Problem statement: Copy out, from the entries below, each line that holds the string "than".

Data items:
☆ ☆ ☆
**config.mk**
```make
export PLATFORM = sky130hd
export DESIGN_NAME = lsu_align_flat
export DESIGN_NICKNAME = d
export VERILOG_FILES = /design/src/rtl/lsu_align_if.sv /design/src/rtl/lsu_align.sv /design/src/flat_wrapper.sv
export SDC_FILE = /design/constraint.sdc
export NUM_CORES = 1
export LEC_CHECK = 0
export CORE_UTILIZATION = 46
export CTS_BUF_LIST = sky130_fd_sc_hd__clkbuf_8
export CTS_CLUSTER_DIAMETER = 200
export DETAILED_ROUTE_END_ITERATION = 12
export GPL_TIMING_DRIVEN = 0
export PLACE_DENSITY = 0.87
export REMOVE_ABC_BUFFERS = 1
export SETUP_SLACK_MARGIN = 0.3
export SKIP_LAST_GASP = 1
export SLEW_MARGIN = 5
export SYNTH_ARGS = -nofsm -noshare
export SYNTH_HDL_FRONTEND = slang
export SYNTH_SLANG_ARGS = --single-unit
```
**constraint.sdc**
```tcl
create_clock -name clk -period 2.45 [get_ports clk]
set_input_delay 0.49 -clock clk [delete_from_list [all_inputs] [get_ports clk]]
set_output_delay 0.49 -clock clk [all_outputs]
set_load 0.02 [all_outputs]
```
**src/rtl/lsu_align_if.sv**
```systemverilog
// Request/response and data-bus signal bundle for lsu_align.
// slave = the alignment unit, master = execute stage plus bus fabric.
interface lsu_align_if #(
    parameter int XLEN   = 32,
    parameter int ADDR_W = 32
);
    localparam int NB = XLEN / 8;

    logic              req_valid;
    logic              req_ready;
    logic              req_wr;
    logic [ADDR_W-1:0] req_addr;
    logic [1:0]        req_size;
    logic              req_signed;
    logic [XLEN-1:0]   req_wdata;
    logic              resp_valid;
    logic              resp_err;
    logic [XLEN-1:0]   resp_rdata;
    logic              bus_valid;
    logic              bus_ready;
    logic              bus_wr;
    logic [ADDR_W-1:0] bus_addr;
    logic [NB-1:0]     bus_wstrb;
    logic [XLEN-1:0]   bus_wdata;
    logic              bus_rvalid;
    logic [XLEN-1:0]   bus_rdata;

    modport slave (
        input  req_valid, req_wr, req_addr, req_size, req_signed, req_wdata,
        input  bus_ready, bus_rvalid, bus_rdata,
        output req_ready, resp_valid, resp_err, resp_rdata,
        output bus_valid, bus_wr, bus_addr, bus_wstrb, bus_wdata
    );

    modport master (
        output req_valid, req_wr, req_addr, req_size, req_signed, req_wdata,
        output bus_ready, bus_rvalid, bus_rdata,
        input  req_ready, resp_valid, resp_err, resp_rdata,
        input  bus_valid, bus_wr, bus_addr, bus_wstrb, bus_wdata
    );
endinterface

```
**src/rtl/lsu_align.sv**
```systemverilog
// Load/store alignment unit: one access per request, aligned bus beats with strobes, load merge/extend.
// Optional macro LSU_MISALIGN_SPLIT_EN: split word-crossing accesses into two beats (else they error).
module lsu_align #(
    parameter int XLEN   = 32,
    parameter int ADDR_W = 32
) (
    input logic        clk,
    input logic        rst_n,
    lsu_align_if.slave io
);
    localparam int NB = XLEN / 8;
    localparam int OB = $clog2(NB);

    typedef enum logic [2:0] {
        S_IDLE = 3'd0,
        S_B0   = 3'd1,
        S_R0   = 3'd2,
        S_B1   = 3'd3,
        S_R1   = 3'd4,
        S_RESP = 3'd5
    } state_t;

    state_t            r_state;
    state_t            w_next;
    logic              r_wr;
    logic              r_signed;
    logic              r_err;
    logic [ADDR_W-1:0] r_addr;
    logic [1:0]        r_size;
    logic [XLEN-1:0]   r_wdata;
    logic [XLEN-1:0]   r_rdata0;
`ifdef LSU_MISALIGN_SPLIT_EN
    logic              r_cross;
    logic [XLEN-1:0]   r_rdata1;
    logic [2*NB-1:0]   w_strb2;
    logic [2*XLEN-1:0] w_wdata2;
`else
    logic [NB-1:0]     w_strb0;
    logic [XLEN-1:0]   w_wdata0;
`endif

    logic              w_accept;
    logic [OB-1:0]     w_req_off;
    logic [4:0]        w_req_bytes;
    logic              w_req_cross;
    logic              w_req_illegal;
    logic              w_req_err;
    logic [OB-1:0]     w_off;
    logic [OB+2:0]     w_shift;
    logic [ADDR_W-1:0] w_base;
    logic [NB-1:0]     w_mask;
    logic [XLEN-1:0]   w_shifted;
    logic [XLEN-1:0]   w_merged;

    function automatic logic [NB-1:0] f_byte_mask(input logic [1:0] size);
        logic [NB-1:0] m;
        for (int i = 0; i < NB; i++) begin
            m[i] = (i < (1 << size));
        end
        return m;
    endfunction

    // Zero (or sign-fill) every byte above the access size.
    function automatic logic [XLEN-1:0] f_extend(input logic [XLEN-1:0] t,
                                                 input logic [1:0]      size,
                                                 input logic            sgn);
        logic [XLEN-1:0] res;
        logic [NB-1:0]   m;
        logic            sb;
        m = f_byte_mask(size);
        case (size)
            2'd0:    sb = t[7];
            2'd1:    sb = t[15];
            2'd2:    sb = t[31];
            default: sb = t[XLEN-1];
        endcase
        for (int i = 0; i < NB; i++) begin
            res[8*i +: 8] = m[i] ? t[8*i +: 8] : {8{sgn & sb}};
        end
        return res;
    endfunction

    assign w_accept      = io.req_valid && (r_state == S_IDLE);
    assign w_req_off     = io.req_addr[OB-1:0];
    assign w_req_bytes   = 5'd1 << io.req_size;
    assign w_req_cross   = (5'(w_req_off) + w_req_bytes) > 5'(NB);
    assign w_req_illegal = {1'b0, io.req_size} > 3'(OB);
`ifdef LSU_MISALIGN_SPLIT_EN
    assign w_req_err     = w_req_illegal;
`else
    assign w_req_err     = w_req_illegal || w_req_cross;
`endif

    assign w_off   = r_addr[OB-1:0];
    assign w_shift = {w_off, 3'b000};
    assign w_base  = {r_addr[ADDR_W-1:OB], {OB{1'b0}}};
    assign w_mask  = f_byte_mask(r_size);
`ifdef LSU_MISALIGN_SPLIT_EN
    assign w_strb2   = {{NB{1'b0}}, w_mask} << w_off;
    assign w_wdata2  = {{XLEN{1'b0}}, r_wdata} << w_shift;
    assign w_shifted = XLEN'({r_rdata1, r_rdata0} >> w_shift);
`else
    assign w_strb0   = w_mask << w_off;
    assign w_wdata0  = r_wdata << w_shift;
    assign w_shifted = r_rdata0 >> w_shift;
`endif
    assign w_merged = f_extend(w_shifted, r_size, r_signed);

    // State register.
    always_ff @(posedge clk or negedge rst_n) begin
        if (!rst_n) begin
            r_state <= S_IDLE;
        end else begin
            r_state <= w_next;
        end
    end

    // Next-state logic.
    always_comb begin
        w_next = r_state;
        case (r_state)
            S_IDLE: begin
                if (w_accept) w_next = w_req_err ? S_RESP : S_B0;
                else          w_next = S_IDLE;
            end
            S_B0: begin
                if (!io.bus_ready) w_next = S_B0;
                else if (!r_wr)    w_next = S_R0;
`ifdef LSU_MISALIGN_SPLIT_EN
                else               w_next = r_cross ? S_B1 : S_RESP;
`else
                else               w_next = S_RESP;
`endif
            end
            S_R0: begin
`ifdef LSU_MISALIGN_SPLIT_EN
                if (io.bus_rvalid) w_next = r_cross ? S_B1 : S_RESP;
`else
                if (io.bus_rvalid) w_next = S_RESP;
`endif
                else               w_next = S_R0;
            end
`ifdef LSU_MISALIGN_SPLIT_EN
            S_B1: begin
                if (!io.bus_ready) w_next = S_B1;
                else               w_next = r_wr ? S_RESP : S_R1;
            end
            S_R1: begin
                if (io.bus_rvalid) w_next = S_RESP;
                else               w_next = S_R1;
            end
`endif
            S_RESP:  w_next = S_IDLE;
            default: w_next = S_IDLE;
        endcase
    end

    // Request latch and read-data capture; stale read data is cleared on every accept.
    always_ff @(posedge clk or negedge rst_n) begin
        if (!rst_n) begin
            r_wr     <= 1'b0;
            r_signed <= 1'b0;
            r_err    <= 1'b0;
            r_addr   <= {ADDR_W{1'b0}};
            r_size   <= 2'd0;
            r_wdata  <= {XLEN{1'b0}};
            r_rdata0 <= {XLEN{1'b0}};
`ifdef LSU_MISALIGN_SPLIT_EN
            r_cross  <= 1'b0;
            r_rdata1 <= {XLEN{1'b0}};
`endif
        end else if (w_accept) begin
            r_wr     <= io.req_wr;
            r_signed <= io.req_signed;
            r_err    <= w_req_err;
            r_addr   <= io.req_addr;
            r_size   <= io.req_size;
            r_wdata  <= io.req_wdata;
            r_rdata0 <= {XLEN{1'b0}};
`ifdef LSU_MISALIGN_SPLIT_EN
            r_cross  <= w_req_cross;
            r_rdata1 <= {XLEN{1'b0}};
`endif
        end else if ((r_state == S_R0) && io.bus_rvalid) begin
            r_rdata0 <= io.bus_rdata;
`ifdef LSU_MISALIGN_SPLIT_EN
        end else if ((r_state == S_R1) && io.bus_rvalid) begin
            r_rdata1 <= io.bus_rdata;
`endif
        end
    end

    // Outputs decoded from state and latched request only, so they hold steady under backpressure.
    always_comb begin
        io.req_ready  = (r_state == S_IDLE);
        io.resp_valid = 1'b0;
        io.resp_err   = 1'b0;
        io.resp_rdata = {XLEN{1'b0}};
        io.bus_valid  = 1'b0;
        io.bus_wr     = 1'b0;
        io.bus_addr   = {ADDR_W{1'b0}};
        io.bus_wstrb  = {NB{1'b0}};
        io.bus_wdata  = {XLEN{1'b0}};
        case (r_state)
            S_B0: begin
                io.bus_valid = 1'b1;
                io.bus_wr    = r_wr;
                io.bus_addr  = w_base;
`ifdef LSU_MISALIGN_SPLIT_EN
                io.bus_wstrb = w_strb2[NB-1:0];
                io.bus_wdata = w_wdata2[XLEN-1:0];
`else
                io.bus_wstrb = w_strb0;
                io.bus_wdata = w_wdata0;
`endif
            end
`ifdef LSU_MISALIGN_SPLIT_EN
            S_B1: begin
                io.bus_valid = 1'b1;
                io.bus_wr    = r_wr;
                io.bus_addr  = w_base + ADDR_W'(NB);
                io.bus_wstrb = w_strb2[2*NB-1:NB];
                io.bus_wdata = w_wdata2[2*XLEN-1:XLEN];
            end
`endif
            S_RESP: begin
                io.resp_valid = 1'b1;
                io.resp_err   = r_err;
                if (r_wr || r_err) io.resp_rdata = {XLEN{1'b0}};
                else               io.resp_rdata = w_merged;
            end
            default: begin
                io.resp_valid = 1'b0;
            end
        endcase
    end
endmodule
```
**src/flat_wrapper.sv**
```systemverilog
// flat-port wrapper written by rule: the top's interface ports become plain ports
module lsu_align_flat 
#(
    parameter int XLEN   = 32,
    parameter int ADDR_W = 32
)
  (clk, rst_n, io_req_valid, io_req_wr, io_req_addr, io_req_size, io_req_signed, io_req_wdata, io_bus_ready, io_bus_rvalid, io_bus_rdata, io_req_ready, io_resp_valid, io_resp_err, io_resp_rdata, io_bus_valid, io_bus_wr, io_bus_addr, io_bus_wstrb, io_bus_wdata);
  lsu_align_if #(.XLEN(XLEN), .ADDR_W(ADDR_W)) io_i ();
  input logic clk;
  input logic rst_n;
  input wire logic [$bits(io_i.req_valid)-1:0] io_req_valid;
  input wire logic [$bits(io_i.req_wr)-1:0] io_req_wr;
  input wire logic [$bits(io_i.req_addr)-1:0] io_req_addr;
  input wire logic [$bits(io_i.req_size)-1:0] io_req_size;
  input wire logic [$bits(io_i.req_signed)-1:0] io_req_signed;
  input wire logic [$bits(io_i.req_wdata)-1:0] io_req_wdata;
  input wire logic [$bits(io_i.bus_ready)-1:0] io_bus_ready;
  input wire logic [$bits(io_i.bus_rvalid)-1:0] io_bus_rvalid;
  input wire logic [$bits(io_i.bus_rdata)-1:0] io_bus_rdata;
  output wire logic [$bits(io_i.req_ready)-1:0] io_req_ready;
  output wire logic [$bits(io_i.resp_valid)-1:0] io_resp_valid;
  output wire logic [$bits(io_i.resp_err)-1:0] io_resp_err;
  output wire logic [$bits(io_i.resp_rdata)-1:0] io_resp_rdata;
  output wire logic [$bits(io_i.bus_valid)-1:0] io_bus_valid;
  output wire logic [$bits(io_i.bus_wr)-1:0] io_bus_wr;
  output wire logic [$bits(io_i.bus_addr)-1:0] io_bus_addr;
  output wire logic [$bits(io_i.bus_wstrb)-1:0] io_bus_wstrb;
  output wire logic [$bits(io_i.bus_wdata)-1:0] io_bus_wdata;
  assign io_i.req_valid = io_req_valid;
  assign io_i.req_wr = io_req_wr;
  assign io_i.req_addr = io_req_addr;
  assign io_i.req_size = io_req_size;
  assign io_i.req_signed = io_req_signed;
  assign io_i.req_wdata = io_req_wdata;
  assign io_i.bus_ready = io_bus_ready;
  assign io_i.bus_rvalid = io_bus_rvalid;
  assign io_i.bus_rdata = io_bus_rdata;
  assign io_req_ready = io_i.req_ready;
  assign io_resp_valid = io_i.resp_valid;
  assign io_resp_err = io_i.resp_err;
  assign io_resp_rdata = io_i.resp_rdata;
  assign io_bus_valid = io_i.bus_valid;
  assign io_bus_wr = io_i.bus_wr;
  assign io_bus_addr = io_i.bus_addr;
  assign io_bus_wstrb = io_i.bus_wstrb;
  assign io_bus_wdata = io_i.bus_wdata;
  lsu_align #(.XLEN(XLEN), .ADDR_W(ADDR_W)) u_core (.clk(clk), .rst_n(rst_n), .io(io_i));
endmodule
```
Word-level counts from Yosys, hierarchy flattened
Cells that the tools add are included.
{"block": "op_classes", "order_cmp": 6, "add_sub_neg": 1, "n_mux": 22, "n_shift": 5, "eq_ne": 4, "n_reduce_logical": 7, "bitwise_logic": 1}
{"cell": "32-bit 2-to-1 mux", "count": 6}
{"cell": "3-bit by 32-bit less-than comparator with 1-bit output (first input constant)", "count": 2}
{"cell": "1-bit by 32-bit less-than comparator with 1-bit output (first input constant)", "count": 1}
{"cell": "2-bit by 32-bit less-than comparator with 1-bit output (first input constant)", "count": 1}
{"cell": "8-bit 2-to-1 mux", "count": 4}
{"cell": "1-bit by 2-bit left shift with 32-bit output (first input constant)", "count": 1}
{"cell": "32-bit by 5-bit left shift with 32-bit output", "count": 1}
{"cell": "32-bit by 5-bit >> shifter with 32-bit output", "count": 1}
{"cell": "3-bit 2-to-1 mux", "count": 5}
{"cell": "3-bit case mux with 3 select lines", "count": 1}
{"cell": "2-bit by 5-bit adder with 5-bit output", "count": 1}
{"cell": "5-bit by 3-bit > comparator with 1-bit output (second input constant)", "count": 1}
{"cell": "1-bit by 2-bit left shift with 5-bit output (first input constant)", "count": 1}
{"cell": "1-bit 2-to-1 mux", "count": 4}
{"cell": "4-bit 2-to-1 mux", "count": 1}
{"cell": "4-bit by 2-bit left shift with 4-bit output", "count": 1}
{"cell": "3-bit by 1-bit == test with 1-bit output (second input constant)", "count": 1}
{"cell": "3-bit by 2-bit == test with 1-bit output (second input constant)", "count": 1}
{"cell": "3-bit == test (second input constant)", "count": 1}
{"cell": "3-bit logical NOT", "count": 1}
{"cell": "2-bit by 1-bit == test with 1-bit output (second input constant)", "count": 1}
{"cell": "2-bit > comparator (second input constant)", "count": 1}
{"cell": "1-bit logical AND", "count": 2}
{"cell": "2-bit logical NOT", "count": 1}
{"cell": "4 further kinds", "count": 5}
{"block": "totals", "input_bits": 105, "out_inout_bits": 105, "elab_cells": 54, "ff_bits": 104}

Logic depth before layout (Yosys ltp)
{"block": "logic_depth", "ltp_word": 7, "depth_mapped": 7, "ltp_nobuf": 7}

Worst setup path before layout
No wires, ideal clock.
{"block": "synth_path", "path_type": "register -> output", "startpoint": "reg u_core.r_state[1]", "endpoint": "out io_resp_rdata[21]", "arrival_time_ns": 1.808, "required_time_ns": 1.960, "path_stages_with_launch": 6, "path_buffers": 2, "setup_slack_ns": 0.152, "path_cell_list": "dfrtp_1 > and3b_1 > buf_2 > o311ai_2 > buf_4 > o32ai_1"}
{"block": "synth_via", "elab_chain_len": 2}
{"item": "start, declared", "line": "lsu_align.sv:23", "text": "state_t r_state;"}
{"item": "start signal, assigned", "line": "lsu_align.sv:114", "text": "r_state <= w_next;"}
{"item": "3-bit == test", "line": "lsu_align.sv:204", "text": "case (r_state)"}
{"item": "32-bit 2-to-1 mux", "line": "lsu_align.sv:204"}
{"item": "end, declared", "line": "flat_wrapper.sv:23", "text": "output wire logic [$bits(io_i.resp_rdata)-1:0] io_resp_rdata;"}
Every way passes these cells.

Worst setup path after layout
{"block": "layout_path", "startpoint": "reg u_core.r_addr[1]", "endpoint": "out io_resp_rdata[31]"}
{"block": "layout_via", "elab_chain_len": 6}
{"item": "start, declared", "line": "lsu_align.sv:28", "text": "logic [ADDR_W-1:0] r_addr;"}
{"item": "start signal, assigned", "line": "lsu_align.sv:164", "text": "r_addr <= {ADDR_W{1'b0}};"}
{"item": "start signal, assigned", "line": "lsu_align.sv:176", "text": "r_addr <= io.req_addr;"}
{"item": "32-bit by 5-bit >> shifter with 32-bit output (*)", "line": "lsu_align.sv:105", "text": "assign w_shifted = r_rdata0 >> w_shift;"}
{"item": "1-bit case mux with 2 select lines", "line": "lsu_align.sv:71", "text": "case (size)"}
{"item": "1-bit bitwise AND", "line": "lsu_align.sv:78", "text": "res[8*i +: 8] = m[i] ? t[8*i +: 8] : {8{sgn & sb}};"}
{"item": "8-bit 2-to-1 mux (*)", "line": "lsu_align.sv:78"}
{"item": "32-bit 2-to-1 mux (*)", "line": "lsu_align.sv:229", "text": "if (r_wr || r_err) io.resp_rdata = {XLEN{1'b0}};"}
{"item": "32-bit 2-to-1 mux (*)", "line": "lsu_align.sv:204"}
Mark *: on every way between the ends. The rest lies on a longest branch, timed or not.

==> results.md <==
- Run status: complete, but fails checks
- Failing checks: negative setup slack
- Register area: ~0.0026 mm²
- Most Used Layer, Global Route: met2
- CTS root buffer: clkbuf_8
- Combinational family with the most area after synthesis: multiplexers
- Num CTS Buffers: 9
- CTS tree: done
- First-pass GRT wire length: 29700 µm
- Vias in the first global route: between 5000 and 6000
- Dpl ws: -1.36 ns
- Seq/Total Area, Yosys: 45.4%
- Core region area: 0.0121 mm²
- Power Dens Cells: between 1000 and 1500 mW/mm²
- Adder-cell share of the synthesized area: less than 1%
- Clk pin slew, worst setup/hold paths: between 0.1 and 0.15 ns
- Critical path arrival: 2.29 ns
- Drt pass-1 iters: 5
- Setup CP Type: register to primary output
- Sink Count: about 100
- Worst path cell trace: buf_4 -> and3b_1 -> a211oi_4 -> buf_6 -> o32ai_1 -> clkdlybuf4s15_2
- Tightest Pin Transition: 0.670 ns
- Syn-to-layout area delta: 72.5%
- Met3 usage in global routing: between 7 and 8%
- Final WL: about 22000 µm
- Nets: 946
- Via count: just under 6000
- Fin. Hold Viols: 0
- F_max: ~360 MHz
- Area of the multi-input gates: ~0.0036 mm²
- Grt ovf: 0
- Clock Path Buffers: 2
- Fin crit period: 2.78 ns
- Delay-heaviest family, CP: buffers and inverters
- Count of hold-fix buffers inserted at cts: 0
- Crit-path max FO: 10
- Simple-Gate Fraction of Synth Area: 15.6%
- Wire length per cell: 21.4 µm
- Critical Path Max Stage Delay: 0.54 ns
- Grt met1 use: 35.3%
- GP Congestion: between 0.8 and 0.9
- Worst Path Buf+Inv: 3
- Worst skew pair latency: 0.39 ns
- Hold WS: 0.0526 ns
- Vias per cell: 5.83
- Post-synthesis cell area: 0.00573 mm²
- RSZ-0062 raised after global routing: yes
- Reg2Reg Setup Slack: around 0.24 ns
- Mux contribution to synthesized area: 19.5%
- Fraction of registers with async set/reset: 100%
- IO Pins: between 200 and 250
- Post-Syn Instances: 562
- Antenna violations before repair: 0
- Period utilization: 113%
- Die area: 0.0129 mm²
- Fillers: 667
- Distinct cells, synth: 41
- Pleak: 4.20 nW
- Number of synthesized flops with an enable pin: 0
- DR iter-0 viols: 493
- # setup viols final: 65
- Clk_skew: 0.00712 ns
- CP required: 1.96 ns
- Die Y: 114 µm
- HPWL Detailed: 10900 µm
- Htree depth: 3
- Post-synthesis xor/xnor area fraction: 0%
- Met2 GRT Util: about 52%
- Slew headroom: 55.3%
- Total GRT Usage: 30.0%
- Antenna diodes: 0
- Synth Area in Compound Gates: between 10 and 15%
- Largest net degree at the start of global routing: 71
- Yosys reg bits: about 100
- VDD IR max: 826 µV
- CP Capture Type: primary output
- Port Buffers: 207
- Hold/Removal Path Class: input port to async pin
- Max-cap violation count: 0
- DR DRC count: 0
- Die width: 114 µm
- Setup crit start kind: register
- Reg2Reg Depth: 4
- CP max stage cell: dfrtp_4
- Syn. warnings: 0
- Proportion of layout cells with a drive suffix above 1: 52.6%
- Row count: 40
- Fin. max-slew vios: 0
- Top FF cell, synth: dfrtp_1
- Stages on worst setup path: 6
- Initial Utilization: 47.5%
- Post-Syn Area per Cell: a little over 10 µm²
- DRT antenna net count: 0
- Final worst slack: -0.330 ns
## worst register-to-register path, cell delays in order, from the launching register on
cell     delay [ns]
dfrtp_2        0.45
buf_4          0.15
buf_4          0.14
or4b_2         0.98
mux2_2         0.38
## kinds of logic (layout without fill, tap and decap cells)
logic type,count (synthesis),in the layout
multiplexers,100,100
flip-flops,104,104
AND/OR/NAND/NOR,179,182
AO/OA/AOI/OAI,112,112
adder cells (fa/ha/maj),3,3
buffers and inverters,63,340
other,1,2
## where the power goes
part	internal [mW]	leakage (nW)	total (mW)	switching, mW
sequential	2.51	1.29	3.28	0.776
clock	0.535	0.102	1.18	0.647
combinational	4.51	2.81	8.75	4.24
## metrics by stage
step | area (µm²) | util (%) | TNS, ns | power, mW | std cells
2_1_floorplan | 5510 | - | -190.38 | 6.27 | 517
3_3_place_gp | 7790 | 64.6 | -783.99 | 8.17 | 892
3_5_place_dp | 7910 | 65.6 | -73.40 | 8.32 | 897
4_1_cts | 9040 | 75.0 | -5.80 | 11.4 | 968
5_1_grt | 9890 | 82.0 | -11.73 | 13.7 | 1011
6_report | 9890 | 82.0 | -8.33 | 13.2 | 1011
## area by class of cell
type / instances / area share [%]
Timing Repair Buffer: 304 / 31.9
Clock inverter: 5 / 0.633
Multi-Input combinational cell: 399 / 36.1
Timing Repair inverter: 3 / 0.367
Clock buffer: 11 / 1.53
Inverter: 17 / 0.898
Tap cell: 168 / 2.13
Sequential cell: 104 / 26.4
## cells in the mapped netlist, drive strengths merged (13+ instances only)
cell type	count	area, µm²
o32ai	16	140
buf	26	150
nand2	86	323
mux2i	15	150
dfrtp	104	2600
mux2	84	946
inv	17	63.8
nor2	13	56.3
a211oi	35	268
nor2b	17	106
o21ai	34	170
and2	40	250
clkbuf	20	75.1
## repair_timing
item,4_1_cts,5_1_grt
resized for setup,637,150
endpoints found under the setup margin,103,104
pin swaps,39,46
setup buffers,50,38
cloned,5,5
hold endpoints to repair,0,0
☆ ☆ ☆
Exercise solution:
{"cell": "3-bit by 32-bit less-than comparator with 1-bit output (first input constant)", "count": 2}
{"cell": "1-bit by 32-bit less-than comparator with 1-bit output (first input constant)", "count": 1}
{"cell": "2-bit by 32-bit less-than comparator with 1-bit output (first input constant)", "count": 1}
- Adder-cell share of the synthesized area: less than 1%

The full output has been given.